The Boston Cyberarts Festival used to be the largest festival of digital art, performance and film created using new technology in the USA. Around 22,000 people attended the festival in 2007, where they witnessed the work of over 200 artists from all over the world.

The festival took place once every two years in Boston, Massachusetts, USA, usually spanning the last week of April and the first week of May. The festival was first held on 1 – 15 May 1999, and the last festival took place on 22 April – 8 May 2011. The Festivals were organized by Boston Cyberarts Inc., a non-profit arts organization.

As of 2013, the director of Cyberarts is George Fifield, who was one of the original cofounders of the organization. Boston Cyberarts, Inc. continues to exist as a non-profit arts organization, but has redirected its energies to promoting the arts and technology year-round, rather than biennially. The most visible continuing effort is the Boston Cyberarts Gallery, which used to be the Axiom Center for New and Experimental Media. The gallery was and is located in the Jamaica Plain neighborhood of Boston, in the Green Street station building on the MBTA Orange Line rapid transit line.

The online presence of the past Boston Cyberarts Festivals, including online exhibits, is archived and still accessible free of charge.

==Location==
The festival was located in Boston, Massachusetts. The festival typically included a central headquarters where visitors could obtain information about the events and attend the opening night party. Massachusetts had arguably the densest population of digital artists in the US, making Boston the high-technology cultural center of the country. The festival's events were held in Boston's art galleries, museums, universities, and public spaces. For those unable to attend the festival physically, there were virtual festival events held on the internet.

===First event===
Around 22,000 people attended the Festival in 2007, where they witnessed the work of over 200 artists from all over the world. Events and exhibitions took place at 81 Festival events organized by over 60 arts organizations in Boston. The events featured:
- Visual art
- Animation
- Video
- Music
- Film
- Dance
- Installations
- Lectures
- Conferences; and
- Discussions

Boston Cyberarts Inc. also presented its exhibitions and performances during the Festival. For example, at the Computer Museum, they presented the exhibition 'Mind into Matter', co-curated by Festival director George Fifield and Francine Koslow Miller. This was the first international survey of digital sculpture. Over 100 events took place, organized by 60 cultural and educational institutions, including museum and gallery exhibitions and visual arts programming.

==Art==
The artwork at the festival has been produced using computers; often alongside more traditional mediums such as paint, photography, film, musical instruments or dance and performance.

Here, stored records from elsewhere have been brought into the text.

`config.mk`:
```
export PLATFORM = sky130hd
export DESIGN_NAME = icp_interrupt_channel_prioritizer
export DESIGN_NICKNAME = d
export VERILOG_FILES = /design/src/common/icp_pkg.sv /design/src/hw/icp_interrupt_channel_prioritizer.sv
export SDC_FILE = /design/constraint.sdc
export NUM_CORES = 2
export LEC_CHECK = 0
export ABC_AREA = 1
export BUFFER_PORTS_ARGS = -buffer_cell sky130_fd_sc_hd__buf_2
export CELL_PAD_IN_SITES_DETAIL_PLACEMENT = 1
export CELL_PAD_IN_SITES_GLOBAL_PLACEMENT = 2
export CORE_UTILIZATION = 36
export DETAILED_ROUTE_END_ITERATION = 8
export PLACE_DENSITY_LB_ADDON = 0.12
export SLEW_MARGIN = 20
export SYNTH_ARGS = -nofsm -noshare
export SYNTH_HDL_FRONTEND = slang
export SYNTH_SLANG_ARGS = --single-unit
```
`constraint.sdc`:
```
create_clock -name clk_in -period 127.9 [get_ports clk_in]
set_input_delay 25.58 -clock clk_in [delete_from_list [all_inputs] [get_ports clk_in]]
set_output_delay 25.58 -clock clk_in [all_outputs]
set_load 0.05 [all_outputs]
```
`src/common/icp_pkg.sv`:
```
`default_nettype none

package icp_pkg;

    // ------------------------------------------------------------------
    // Sizes
    // ------------------------------------------------------------------
    localparam int NUM_SRC    = 101;
    localparam int NUM_CHAN   = 32;
    localparam int SRC_W      = 7;
    localparam int CHAN_W     = 5;
    localparam int CTRL_W     = 4;
    localparam int ADDR_W     = 12;
    localparam int FAST_FIRST = 0;
    localparam int FAST_LAST  = 1;
    localparam int NORM_FIRST = 2;
    localparam int NORM_LAST  = 31;
    localparam int MAP_WORDS  = 26;

    // ------------------------------------------------------------------
    // Register byte addresses
    // ------------------------------------------------------------------
    localparam logic [11:0] ADDR_CTRL       = 12'h000;
    localparam logic [11:0] ADDR_FAST_INDEX = 12'h004;
    localparam logic [11:0] ADDR_NORM_INDEX = 12'h008;
    localparam logic [11:0] ADDR_DEBUG      = 12'h00C;
    localparam logic [11:0] ADDR_ENABLE     = 12'h010;
    localparam logic [11:0] ADDR_STATUS     = 12'h020;
    localparam logic [11:0] ADDR_CLEAR      = 12'h030;
    localparam logic [11:0] ADDR_MAP        = 12'h100;

    // ------------------------------------------------------------------
    // Field positions and reset values
    // ------------------------------------------------------------------
    localparam int CTRL_FAST_EN_BIT = 0;
    localparam int CTRL_NORM_EN_BIT = 1;
    localparam int CTRL_DBG_EN_LSB  = 2;
    localparam int INDEX_VALID_BIT  = 31;
    localparam int INDEX_CHAN_LSB   = 8;
    localparam int INDEX_SRC_LSB    = 0;
    localparam logic [3:0] CTRL_RESET = 4'h0;
    localparam logic [4:0] MAP_RESET  = 5'h00;
    localparam logic [1:0] RESP_OKAY   = 2'h0;
    localparam logic [1:0] RESP_SLVERR = 2'h2;

    // ------------------------------------------------------------------
    // Carriers
    // ------------------------------------------------------------------
    typedef struct packed {
        logic       valid;
        logic [4:0] chan;
        logic [6:0] src;
    } icp_winner_type;

endpackage

`default_nettype wire

```
`src/hw/icp_interrupt_channel_prioritizer.sv`:
```
// Function
// - Up to 101 system interrupt inputs are numbered from zero.
// - A register maps each input to any one of 32 channels.
// - Channels 0 and 1 drive only the fast host interrupt.
// - Channels 2 to 31 drive the single normal host interrupt.
// - Several inputs may share one channel.
// - The lower channel number wins between channels.
// - The lower input number wins within a channel.
// - A disabled input requests nothing.
// - A disabled host output stays low.
// - Two debug inputs are asserted when driven low.
// - Inputs are synchronised before use.
`timescale 1ns/1ps
`default_nettype none

module icp_interrupt_channel_prioritizer (
    // Clock and reset
    input  wire logic        clk_in,
    input  wire logic        reset_in,
    // AXI4-Lite write address and data
    input  wire logic [11:0] s_axi_awaddr_in,
    input  wire logic        s_axi_awvalid_in,
    output logic             s_axi_awready_out,
    input  wire logic [31:0] s_axi_wdata_in,
    input  wire logic [3:0]  s_axi_wstrb_in,
    input  wire logic        s_axi_wvalid_in,
    output logic             s_axi_wready_out,
    // AXI4-Lite write response
    output logic [1:0]       s_axi_bresp_out,
    output logic             s_axi_bvalid_out,
    input  wire logic        s_axi_bready_in,
    // AXI4-Lite read
    input  wire logic [11:0] s_axi_araddr_in,
    input  wire logic        s_axi_arvalid_in,
    output logic             s_axi_arready_out,
    output logic [31:0]      s_axi_rdata_out,
    output logic [1:0]       s_axi_rresp_out,
    output logic             s_axi_rvalid_out,
    input  wire logic        s_axi_rready_in,
    // Interrupt sources
    input  wire logic [100:0] sys_interrupt_in,
    input  wire logic [1:0]   debug_interrupt_n_in,
    // Host interrupts
    output logic             fast_host_interrupt_out,
    output logic             normal_host_interrupt_out
);

    // ------------------------------------------------------------------
    // Declarations
    // ------------------------------------------------------------------
    logic [100:0] sync_a, sync_b, sync_c, rise;
    logic [1:0]   dbg_a, dbg_b;
    logic [3:0]   ctrl, next_ctrl;
    logic [100:0] enable, next_enable, status, next_status, clear_mask;
    logic [4:0]   chan_map [icp_pkg::NUM_SRC];
    logic [4:0]   next_chan_map [icp_pkg::NUM_SRC];
    logic [1:0]   dbg_status, next_dbg_status, dbg_clear;
    logic         aw_full, next_aw_full, w_full, next_w_full;
    logic [11:0]  aw_addr, next_aw_addr;
    logic [31:0]  w_data, next_w_data, wmask;
    logic [3:0]   w_strb, next_w_strb;
    logic         bvalid, next_bvalid, do_write, wr_ok;
    logic [1:0]   bresp, next_bresp, rresp, next_rresp, rd_resp;
    logic         rvalid, next_rvalid;
    logic [31:0]  rdata, next_rdata, rd_word;
    logic [127:0] enable_pad, status_pad;
    logic [100:0] pending;
    icp_pkg::icp_winner_type fast_win, norm_win, fast_index, norm_index;
    logic         next_fast_out, next_norm_out;

    // ------------------------------------------------------------------
    // Input synchronisers and pulse detection
    // ------------------------------------------------------------------
    genvar g;
    generate
        for (g = 0; g < icp_pkg::NUM_SRC; g++) begin : g_sync
            always_ff @(posedge clk_in) begin
                if (reset_in) begin
                    {sync_a[g], sync_b[g], sync_c[g]} <= 3'h0;
                end else begin
                    sync_a[g] <= sys_interrupt_in[g];
                    sync_b[g] <= sync_a[g];
                    sync_c[g] <= sync_b[g];
                end
            end
            assign rise[g] = sync_b[g] & ~sync_c[g];
        end
    endgenerate

    // Debug inputs are inverted so that a low pin reads as a request.
    always_ff @(posedge clk_in) begin
        if (reset_in) begin
            {dbg_a, dbg_b} <= 4'h0;
        end else begin
            dbg_a <= ~debug_interrupt_n_in;
            dbg_b <= dbg_a;
        end
    end

    // ------------------------------------------------------------------
    // Write channel
    // ------------------------------------------------------------------
    assign s_axi_awready_out = ~aw_full;
    assign s_axi_wready_out  = ~w_full;
    assign s_axi_bvalid_out  = bvalid;
    assign s_axi_bresp_out   = bresp;
    assign do_write = aw_full & w_full & ~bvalid;
    assign wmask = {{8{w_strb[3]}}, {8{w_strb[2]}},
                    {8{w_strb[1]}}, {8{w_strb[0]}}};

    always_comb begin
        wr_ok = (aw_addr[11:6] == icp_pkg::ADDR_CTRL[11:6])
             || ((aw_addr[11:8] == icp_pkg::ADDR_MAP[11:8])
                 && (int'(aw_addr[7:2]) < icp_pkg::MAP_WORDS));
        next_aw_full = aw_full;
        next_aw_addr = aw_addr;
        next_w_full  = w_full;
        next_w_data  = w_data;
        next_w_strb  = w_strb;
        next_bvalid  = bvalid;
        next_bresp   = bresp;
        if (bvalid && s_axi_bready_in) begin
            next_bvalid = 1'b0;
        end
        if (do_write) begin
            next_aw_full = 1'b0;
            next_w_full  = 1'b0;
            next_bvalid  = 1'b1;
            next_bresp   = wr_ok ? icp_pkg::RESP_OKAY : icp_pkg::RESP_SLVERR;
        end
        if (s_axi_awvalid_in && !aw_full) begin
            next_aw_full = 1'b1;
            next_aw_addr = s_axi_awaddr_in;
        end
        if (s_axi_wvalid_in && !w_full) begin
            next_w_full = 1'b1;
            next_w_data = s_axi_wdata_in;
            next_w_strb = s_axi_wstrb_in;
        end
    end

    // ------------------------------------------------------------------
    // Configuration and pending state
    // ------------------------------------------------------------------
    always_comb begin
        next_ctrl   = ctrl;
        next_enable = enable;
        clear_mask  = '0;
        dbg_clear   = 2'h0;
        for (int i = 0; i < icp_pkg::NUM_SRC; i++) begin
            next_chan_map[i] = chan_map[i];
        end
        if (do_write) begin
            if (aw_addr[11:2] == icp_pkg::ADDR_CTRL[11:2]) begin
                next_ctrl = (ctrl & ~wmask[3:0]) | (w_data[3:0] & wmask[3:0]);
            end
            if (aw_addr[11:2] == icp_pkg::ADDR_DEBUG[11:2]) begin
                dbg_clear = w_data[1:0] & wmask[1:0];
            end
            for (int i = 0; i < icp_pkg::NUM_SRC; i++) begin
                if (int'(aw_addr[3:2]) == i / 32) begin
                    if (aw_addr[11:4] == icp_pkg::ADDR_ENABLE[11:4]
                        && wmask[i % 32]) begin
                        next_enable[i] = w_data[i % 32];
                    end
                    if (aw_addr[11:4] == icp_pkg::ADDR_CLEAR[11:4]) begin
                        clear_mask[i] = w_data[i % 32] & wmask[i % 32];
                    end
                end
                if (aw_addr[11:8] == icp_pkg::ADDR_MAP[11:8]
                    && int'(aw_addr[7:2]) == i / 4 && w_strb[i % 4]) begin
                    next_chan_map[i] = w_data[8 * (i % 4) +: 5];
                end
            end
        end
        // A pulse in the same cycle as its clear keeps the bit set.
        next_status = (status & ~clear_mask) | (rise & enable);
        next_dbg_status = (dbg_status & ~dbg_clear) | dbg_b;
    end

    // ------------------------------------------------------------------
    // Prioritisation
    // ------------------------------------------------------------------
    function automatic icp_pkg::icp_winner_type pick(
        input logic [100:0] pend,
        input logic [4:0]   cmap [icp_pkg::NUM_SRC],
        input int           lo,
        input int           hi
    );
        icp_pkg::icp_winner_type best;
        best = '0;
        // Ascending source order keeps the lower number on a tie.
        for (int s = 0; s < icp_pkg::NUM_SRC; s++) begin
            if (pend[s] && int'(cmap[s]) >= lo && int'(cmap[s]) <= hi
                && (!best.valid || cmap[s] < best.chan)) begin
                best.valid = 1'b1;
                best.chan  = cmap[s];
                best.src   = 7'(s);
            end
        end
        return best;
    endfunction

    assign pending = status & enable;
    assign fast_win = pick(pending, chan_map, icp_pkg::FAST_FIRST,
                           icp_pkg::FAST_LAST);
    assign norm_win = pick(pending, chan_map, icp_pkg::NORM_FIRST,
                           icp_pkg::NORM_LAST);

    always_comb begin
        next_fast_out = ctrl[icp_pkg::CTRL_FAST_EN_BIT]
                        & (fast_win.valid
                           | |(dbg_status
                               & ctrl[icp_pkg::CTRL_DBG_EN_LSB +: 2]));
        next_norm_out = ctrl[icp_pkg::CTRL_NORM_EN_BIT] & norm_win.valid;
    end

    // ------------------------------------------------------------------
    // Read channel
    // ------------------------------------------------------------------
    assign s_axi_arready_out = ~rvalid;
    assign s_axi_rvalid_out  = rvalid;
    assign s_axi_rdata_out   = rdata;
    assign s_axi_rresp_out   = rresp;
    assign enable_pad = {27'h0000000, enable};
    assign status_pad = {27'h0000000, status};

    always_comb begin
        rd_word = '0;
        rd_resp = icp_pkg::RESP_OKAY;
        if (s_axi_araddr_in[11:2] == icp_pkg::ADDR_CTRL[11:2]) begin
            rd_word[3:0] = ctrl;
        end else if (s_axi_araddr_in[11:2]
                     == icp_pkg::ADDR_FAST_INDEX[11:2]) begin
            rd_word[icp_pkg::INDEX_VALID_BIT] = fast_index.valid;
            rd_word[icp_pkg::INDEX_CHAN_LSB +: 5] = fast_index.chan;
            rd_word[icp_pkg::INDEX_SRC_LSB +: 7] = fast_index.src;
        end else if (s_axi_araddr_in[11:2]
                     == icp_pkg::ADDR_NORM_INDEX[11:2]) begin
            rd_word[icp_pkg::INDEX_VALID_BIT] = norm_index.valid;
            rd_word[icp_pkg::INDEX_CHAN_LSB +: 5] = norm_index.chan;
            rd_word[icp_pkg::INDEX_SRC_LSB +: 7] = norm_index.src;
        end else if (s_axi_araddr_in[11:2] == icp_pkg::ADDR_DEBUG[11:2]) begin
            rd_word[1:0] = dbg_status;
        end else if (s_axi_araddr_in[11:4] == icp_pkg::ADDR_ENABLE[11:4]) begin
            rd_word = enable_pad[{s_axi_araddr_in[3:2], 5'h00} +: 32];
        end else if (s_axi_araddr_in[11:4] == icp_pkg::ADDR_STATUS[11:4]) begin
            rd_word = status_pad[{s_axi_araddr_in[3:2], 5'h00} +: 32];
        end else if (s_axi_araddr_in[11:4] == icp_pkg::ADDR_CLEAR[11:4]) begin
            rd_word = '0;
        end else if (s_axi_araddr_in[11:8] == icp_pkg::ADDR_MAP[11:8]
                     && int'(s_axi_araddr_in[7:2]) < icp_pkg::MAP_WORDS) begin
            for (int i = 0; i < icp_pkg::NUM_SRC; i++) begin
                if (int'(s_axi_araddr_in[7:2]) == i / 4) begin
                    rd_word[8 * (i % 4) +: 5] = chan_map[i];
                end
            end
        end else begin
            rd_resp = icp_pkg::RESP_SLVERR;
        end
        next_rvalid = rvalid;
        next_rdata  = rdata;
        next_rresp  = rresp;
        if (rvalid && s_axi_rready_in) begin
            next_rvalid = 1'b0;
        end
        if (s_axi_arvalid_in && !rvalid) begin
            next_rvalid = 1'b1;
            next_rdata  = rd_word;
            next_rresp  = rd_resp;
        end
    end

    // ------------------------------------------------------------------
    // Registers
    // ------------------------------------------------------------------
    always_ff @(posedge clk_in) begin
        if (reset_in) begin
            {aw_full, w_full, bvalid, rvalid} <= 4'h0;
            {aw_addr, w_data, w_strb, rdata} <= '0;
            {bresp, rresp} <= {icp_pkg::RESP_OKAY, icp_pkg::RESP_OKAY};
            ctrl <= icp_pkg::CTRL_RESET;
            {enable, status, dbg_status, fast_index, norm_index} <= '0;
            fast_host_interrupt_out   <= 1'b0;
            normal_host_interrupt_out <= 1'b0;
            for (int i = 0; i < icp_pkg::NUM_SRC; i++) begin
                chan_map[i] <= icp_pkg::MAP_RESET;
            end
        end else begin
            {aw_full, w_full, bvalid, rvalid} <= {next_aw_full, next_w_full,
                next_bvalid, next_rvalid};
            {aw_addr, w_data, w_strb, rdata} <= {next_aw_addr, next_w_data,
                next_w_strb, next_rdata};
            {bresp, rresp, ctrl} <= {next_bresp, next_rresp, next_ctrl};
            {enable, status, dbg_status} <= {next_enable, next_status,
                next_dbg_status};
            {fast_index, norm_index} <= {fast_win, norm_win};
            fast_host_interrupt_out   <= next_fast_out;
            normal_host_interrupt_out <= next_norm_out;
            for (int i = 0; i < icp_pkg::NUM_SRC; i++) begin
                chan_map[i] <= next_chan_map[i];
            end
        end
    end

endmodule

`default_nettype wire

```
==> metrics.md <==
| Metric | Value |
|---|---|
| Status | `complete, no violations` |
| Busiest grt layer | `met2` |
| Netlist Area Pre-Place | `0.0752 mm^2` |
| First-pass GRT wire length | `566000 um` |
| Clock Power Share | `50.4%` |
| Final core utilization | `a little over two fifths` |
| Port bufs | `just over 200` |
| Final hold vios | `0` |
| Setup tns final | `0 ps` |
| Ys Warns | `0` |
| Vias in the first global route | `82200` |
| Max_slew headroom | `19.4%` |
| Routed Wire Length | `400000 um` |
| Via count | `84300` |
| Wire per inst | `around 27 um` |
| P_int | `0.618 mW` |
| Worst r2r src | `chan_map[503]$_SDFFE_PP0P_` |
| Sequential element share of the synthesized area | `a little under a third` |
| Antenna violations before repair | `48` |
| Xor and xnor area share after synthesis | `0%` |
| Synthesized flop and latch total | `approximately 1100` |
| # rows | `167` |
| Die Area | `0.211 mm^2` |
| Clock sink total | `around 1100` |
| CTS root buffer | `clkbuf_16` |
| Crit end category | `register` |
| Met1 Usage GRT | `between 40% and 50%` |
| Core Area | `about 0.21 mm^2` |
| Worst VDD drop | `15.4 uV` |
| Critical Path AT | `roughly 120000 ps` |
| CP Data Required Time | `approximately 130000 ps` |
| Slew Limit Fails | `0` |
| Final ANT Viol Nets | `0` |
| FF-to-FF path depth | `around 920` |
| Async set-reset flop share out of synthesis | `0%` |
| Initial Util | `36.3%` |
| M3 GR Usage | `around 5.7%` |
| Gpl congestion | `~1.0` |
| Final HPWL DP | `317000 um` |
| Drt first pass iters | `8` |
| Logic pwr share | `approximately 7.1%` |
| Post-synth cell types | `between 60 and 70` |
| Max cap viols | `0` |
| Least-Margin Pin Slew | `around 1200 ps` |
| Crit Path Category | `reg -> reg` |
| Post-Synth Adder-Cell Area | `around 10%` |
| Worst hold stages | `2` |
| Worst path slowest cell | `dfxtp_2` |
| Vias per inst | `about 5.6` |
| EDFF count, synth | `0` |
| Pre-CTS WS | `-2060 ps` |
| Fin area | `0.0890 mm^2` |
| Hold path start | `sync_a[68]$_SDFF_PP0_` |
| F_max | `approximately 0.0085 GHz` |
| Synth Instances | `between 10000 and 15000` |
| Simple-gate share of the synthesized area | `27.2%` |
| Post-route clock period utilization | `between 90% and 100%` |
| Layout cells sized above 1 | `14.8%` |
| DIE HEIGHT | `459 um` |
| I/O pin count | `approximately 210` |
| Sequential Power Share | `42.4%` |
| Compound-Gate Fraction of Synth Area | `between 20% and 30%` |
| TritonCTS clock tree | `built` |
| Final setup violation count | `0` |
| Worst-Skew Late Latency | `roughly 850 ps` |
| Hold/Removal Path Class | `reg -> reg` |
| Most frequent cells in the layout | `nand2_1 (2077), inv_1 (1311), nor2_1 (1243)` |
| Avg Cell Area, Syn | `6.68 um^2` |
| Net Sw Frac | `27.7%` |
| Dpl cell area | `0.0829 mm^2` |
| Main combinational cell family by area after synthesis | `simple AND/OR/NAND/NOR gates` |
| Area grow syn2layout | `18.5%` |
| Critical Path Most Common Cell | `nand2_1` |
| Largest net degree at the start of global routing | `around 170` |
| CP max FO | `15` |
| Die X | `approximately 460 um` |
| Max stage delay on crit path | `~380 ps` |
| Leak Pwr | `approximately 43 nW` |
| Clock Tree Buf Depth | `3` |
| Critical Path Source | `chan_map[503]$_SDFFE_PP0P_` |
| Most common cell after layout, fill and taps aside | `nand2_1` |
| Num CTS Buffers | `139` |
| CP startpoint kind | `register` |
| GRT Overall Usage | `a little under two fifths` |
| Post-CTS Hold Fix Bufs | `0` |
| Clock skew | `between 60 and 70 ps` |
| GR Util met2 | `between 50% and 60%` |
| Initial drt markers | `approximately 8000` |
| H-tree depth | `4` |
| Reg clk slew, reported paths | `approximately 60 ps` |
| Main synth FF type | `dfxtp_1` |
| Shortest period the worst path allows | `117050 ps` |
| Pwr Density | `9.60 mW/mm^2` |
| Gr ovfl total | `0` |
| Fin worst setup slack | `roughly 11000 ps` |
| Drt drc | `0` |
| Net Switching | `~0.24 mW` |
| # nets final | `approximately 13000` |
| Mux contribution to synthesized area | `0%` |
[cell families after synthesis]
kind of cell / Yosys count
buf+inv: 1746
flops: 1132
compound gates: 3002
simple gates: 4751
other cells: 2
fa+ha+maj: 616
[power by group through the flow]
stage / Sequential [mW] / Combinational (mW) / Clock (mW)
after detailed placement: 0.370 / 0.0588 / 0
final: 0.363 / 0.0610 / 0.431
after global routing: 0.363 / 0.0631 / 0.449
after global placement: 0.370 / 0.0576 / 0
after CTS: 0.362 / 0.0591 / 0.435
after floorplan: 0.368 / 0.0272 / 0
[worst max-delay path, delay by kind of cell (launching register included)]
kind	cells	cell delay (ps)
AND/OR/NAND/NOR	495	42760
buffers and inverters	30	4670
adder cells (fa/ha/maj)	97	28940
AO/OA/AOI/OAI	269	35700
flip-flops	1	380
[what timing repair did]
item                                    in CTS  in global routing
cloned                                       0                  2
pin swaps                                    0                  9
endpoints found under the setup margin      12                 12
buffers inserted                             0                  5
gates resized for setup                     67                423
[cell usage after synthesis (all sizes together), types with 29 or more instances]
master     n  area, um^2
buf       46         480
o21ai   1312        6600
o31a      45         413
a21oi   1096        5510
nor2    1268        4860
a211oi   232        1740
a22oi     47         353
inv     1333        5020
clkbuf   333        1880
o211ai    44         330
nor3     144         721
a221oi    34         298
nor4      54         338
o221ai    60         526
dfxtp   1132       22700
ha       616        7710
nand4     65         407
nand3    604        3050
clkinv    29         110
o22ai     47         294
nand2   2583       10900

The festival celebrates international art and the wealth of artistic talent in its home region of Massachusetts, United States.

==Awards==
In 2007, the Boston Cyberarts Festival received the following awards:
- The Commonwealth Award. This is the State's highest honor in the arts, humanities and sciences. This award recognizes an individual or group that has created economic activity, created jobs or generated income through arts and culture. The Awards are given every two years by the Massachusetts Cultural Council (MCC), and are chosen by a committee of cultural and business leaders from a pool of nominations received from across the State.